Exercise requirements: A line belongs in the answer if it contains "placement"; copy every such line from the entries below.

Stored data
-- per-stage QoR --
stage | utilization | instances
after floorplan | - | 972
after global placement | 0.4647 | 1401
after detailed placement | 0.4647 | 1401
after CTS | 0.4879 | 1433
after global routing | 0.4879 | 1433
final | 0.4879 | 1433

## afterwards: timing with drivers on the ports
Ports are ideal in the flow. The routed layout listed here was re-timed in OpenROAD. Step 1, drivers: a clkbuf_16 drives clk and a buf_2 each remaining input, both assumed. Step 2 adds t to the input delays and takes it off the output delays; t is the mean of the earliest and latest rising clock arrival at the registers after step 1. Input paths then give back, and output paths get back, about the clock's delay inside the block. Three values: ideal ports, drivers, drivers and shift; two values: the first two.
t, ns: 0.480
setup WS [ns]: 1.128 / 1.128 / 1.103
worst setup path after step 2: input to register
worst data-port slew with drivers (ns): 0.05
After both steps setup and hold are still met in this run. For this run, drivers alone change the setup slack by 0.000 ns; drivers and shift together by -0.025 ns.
This design comes from an exercise in tuning for a short achievable clock period on the open sky130 flow, not from production work.
At most, simulation tests tie the RTL to the original design; equivalence was not proved.
Power figures rest on the tool's default switching activity, not on a simulated workload.

## fsv
module fsv (
    input  wire         clk,
    input  wire         rst,         
    input  wire         op_valid,
    input  wire [11:0]  op_word,
    output reg  [7:0]   acc,
    output wire [151:0] fb,
    output reg  [4:0]   len,
    output reg          ovf,
    output reg          valid,
    output reg  [7:0]   cmd,
    output reg  [7:0]   tid0,
    output reg  [7:0]   tid1,
    output reg  [15:0]  pm25,
    output reg  [15:0]  pm10,
    output reg  [7:0]   fwy,
    output reg  [7:0]   fwm,
    output reg  [7:0]   fwd,
    output reg  [7:0]   rid0,
    output reg  [7:0]   rid1,
    output reg          pmw,
    output reg          fww,
    output reg          idw,
    output reg  [2:0]   err,
    output reg          fatal
);
    localparam [7:0] HEADER    = 8'hAA;
    localparam [7:0] TAIL      = 8'hAB;
    localparam [7:0] TYPE_CMD  = 8'hB4;
    localparam [7:0] TYPE_ACK  = 8'hC5;
    localparam [7:0] TYPE_DATA = 8'hC0;
    localparam [2:0] E_OK        = 3'd0;
    localparam [2:0] E_INVPARAM  = 3'd1;
    localparam [2:0] E_MALFORMED = 3'd3;
    localparam [2:0] E_ILLEGAL   = 3'd4;
    localparam [2:0] E_OVERFLOW  = 3'd5;
  ...
clock: 7.0 ns
lec_check: 0
abc_clock_period_in_ps: 2000
cap_margin: 20
core_margin: 2
core_utilization: 40
place_density: 0.6
setup_slack_margin: 4.3
slew_margin: 20
run.sh (not shown) runs the stock make flow with config.mk's settings and CLKGATE_MAP_FILE= SYNTH_SCRIPT=/design/flow/synth_recipe.tcl, a recipe that flattens the netlist after the stock synthesis.
The starting point went through all stages and came out clean.
==> next run, changes <==
--- a/flow/config.mk
+++ b/flow/config.mk
@@ -11,4 +11,5 @@
 export CORE_UTILIZATION = 40
 export PLACE_DENSITY = 0.6
-export SETUP_SLACK_MARGIN = 4.3
+export SETUP_SLACK_MARGIN = 4.6
 export SLEW_MARGIN = 20
+export TNS_END_PERCENT = 20
Total power is about the same.
Worst hold slack hardly moves.
Routed wire length shrinks by about 2%.
Setup slack loses 0.016 ns.
Final cell count rose by 3.9%.
Flip-flop and latch count does not change.
Count of clock-buffer cells in the layout climbs by 2.
Non-clock buffer count increases by 105.
What follows belongs to an exercise in optimizing a design on an open flow for small area; a production flow would make more cautious choices. Function was checked by simulation only, so behaviour that the tests miss may differ from the original. Power and IR drop assume default switching activity.

Setup of alpha:
Design crc_frame_enc, start of the top module:
module crc_frame_enc (
    input  wire        clk,
    input  wire        rst,         
    input  wire        cmd_valid,
    output wire        cmd_ready,
    input  wire [15:0] cmd,
    output wire        rsp_valid,
    output wire [2:0]  rsp_kind,
    output wire [63:0] rsp_data
);
    localparam integer RL = 528;            
    localparam [3:0] T_OK    = 4'd0;
    localparam [3:0] T_VAL16 = 4'd1;
    localparam [3:0] T_BOOL  = 4'd2;
    localparam [3:0] T_END   = 4'd4;
    localparam [3:0] T_STAT  = 4'd5;
    localparam [1:0] PH_LOAD  = 2'd0;
    localparam [1:0] PH_EMIT  = 2'd1;
    localparam [1:0] PH_DONE  = 2'd2;
    localparam [1:0] PH_FAULT = 2'd3;
    localparam [1:0] M_IDLE = 2'd0;
    localparam [1:0] M_RUN  = 2'd1;         
    localparam [1:0] M_SCAN = 2'd2;         
    localparam [1:0] M_BOOT = 2'd3;         
    reg [RL-1:0] ring;                      
  ...
==> flow/config.mk <==
export PLATFORM = sky130hd
export DESIGN_NAME = crc_frame_enc
export DESIGN_NICKNAME = crc_frame_enc
export VERILOG_FILES = /design/flow/design.v
export SDC_FILE = /design/flow/constraint.sdc
export NUM_CORES = 4
export LEC_CHECK = 0
export CAP_MARGIN = 20
export CORE_MARGIN = 2
export CORE_UTILIZATION = 65
export PLACE_DENSITY = 0.8
export SLEW_MARGIN = 20
==> flow/constraint.sdc <==
create_clock -name core_clock -period 6.5 [get_ports {clk}]
set_input_delay 1.3000 -clock core_clock [delete_from_list [all_inputs] [get_ports {clk}]]
set_output_delay 1.3000 -clock core_clock [all_outputs]
set_load 0.01 [all_outputs]
standard.sh (not shown) runs the stock make flow with config.mk's settings and CLKGATE_MAP_FILE= SYNTH_SCRIPT=/design/flow/synth_recipe.tcl, a recipe that flattens the netlist after the stock synthesis.
==> flow/flow/run.sh <==
#!/bin/bash
# Own layout flow: the standard ORFS flow (standard.sh), changed only in how the
# layout is made:
#  1. ABC maps the standard synthesis's logic with an area script (flow/area.abc)
#     instead of ORFS's speed script, which buffers and upsizes. Every other synthesis
#     step, the registers and their names are those of synth_recipe.tcl.
#  2. Every port still gets a buffer, but a sky130_fd_sc_hd__buf_1.
#  3. CTS inserts no dummy loads; its buffer list and clustering are set below.
# Each tool's full output stays in orfs/logs/ (one log per step); make's output is in
# flow.log.
set -euo pipefail
W=$PWD
F=$W/flow
{ head -n 1 synth_recipe.tcl; cat "$F/abc_proc.tcl"; tail -n +2 synth_recipe.tcl; } > my_synth.tcl
sed "s#$W/synth_recipe.tcl#$W/my_synth.tcl#" standard.sh > my_standard.sh
grep -q my_synth.tcl my_standard.sh
export MY_ABC_SCRIPT=$F/area.abc
export BUFFER_PORTS_ARGS="-buffer_cell sky130_fd_sc_hd__buf_1"
export CTS_ARGS="-sink_clustering_enable -repair_clock_nets -dont_use_dummy_load -buf_list sky130_fd_sc_hd__clkbuf_8 -sink_clustering_size 22 -sink_clustering_max_diameter 80"
bash my_standard.sh > flow.log 2>&1
==> flow/flow/abc_proc.tcl <==
# Map with an area-oriented ABC script instead of ORFS's (which buffers and upsizes for speed).
proc abc {args} {
  set out {}
  set skip 0
  foreach a $args {
    if {$skip} { set skip 0; continue }
    if {$a eq "-script" || $a eq "-D"} { set skip 1; continue }
    lappend out $a
  }
  yosys abc -script $::env(MY_ABC_SCRIPT) {*}$out
}
==> flow/flow/area.abc <==
strash
&get -n
&deepsyn -J 100 -T 300
&put
strash
&get -n
&dch -f
&nf -R 1000
&put
Every stage of the flow completed for alpha, and the final layout passed the timing, design-rule and antenna checks.
Inputs modified between alpha and beta:
- CORE_UTILIZATION: 65 -> 60
- PLACE_DENSITY: 0.8 -> 0.7
-- flow/flow/run.sh --
<<< alpha, line 17
export MY_ABC_SCRIPT=$F/area.abc
export BUFFER_PORTS_ARGS="-buffer_cell sky130_fd_sc_hd__buf_1"
export CTS_ARGS="-sink_clustering_enable -repair_clock_nets -dont_use_dummy_load -buf_list sky130_fd_sc_hd__clkbuf_8 -sink_clustering_size 22 -sink_clustering_max_diameter 80"
bash my_standard.sh > flow.log 2>&1
>>> beta, line 17
export MY_ABC_SCRIPT=$F/area.abc
export BUFFER_PORTS_ARGS="-buffer_cell sky130_fd_sc_hd__buf_1"
export CTS_ARGS="-sink_clustering_enable -repair_clock_nets -dont_use_dummy_load -buf_list sky130_fd_sc_hd__clkbuf_8 -sink_clustering_size 20 -sink_clustering_max_diameter 90"
bash my_standard.sh > flow.log 2>&1
==> flow/flow/area.abc <==
strash
&get -n
&deepsyn -T 20
&put
strash
&get -n
&dch -f
&nf -R 1000
&put
--- outcome ---
Changes observed in beta relative to alpha: total wirelength of the detailed-routed design decreased 4.0%; met1 usage now sits lower; share of cell area taken by flip-flops and latches now sits lower; final setup slack of the worst path went up by 120 ps.
Re relative contribution of the clock network to total power: beta is 1.1 points up on alpha.
Fmax | beta vs alpha | beta faster
In terms of multi-input gate share of the layout cell area, beta and alpha differ only marginally.
In the tables for alpha and beta, hold slack reads higher with beta.
As of beta, final standard cell count with taps included and fillers excluded had risen slightly compared to alpha.
beta against alpha; number of instances in the synthesized netlist is down slightly.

Exercise response:
after global placement | 0.4647 | 1401
after detailed placement | 0.4647 | 1401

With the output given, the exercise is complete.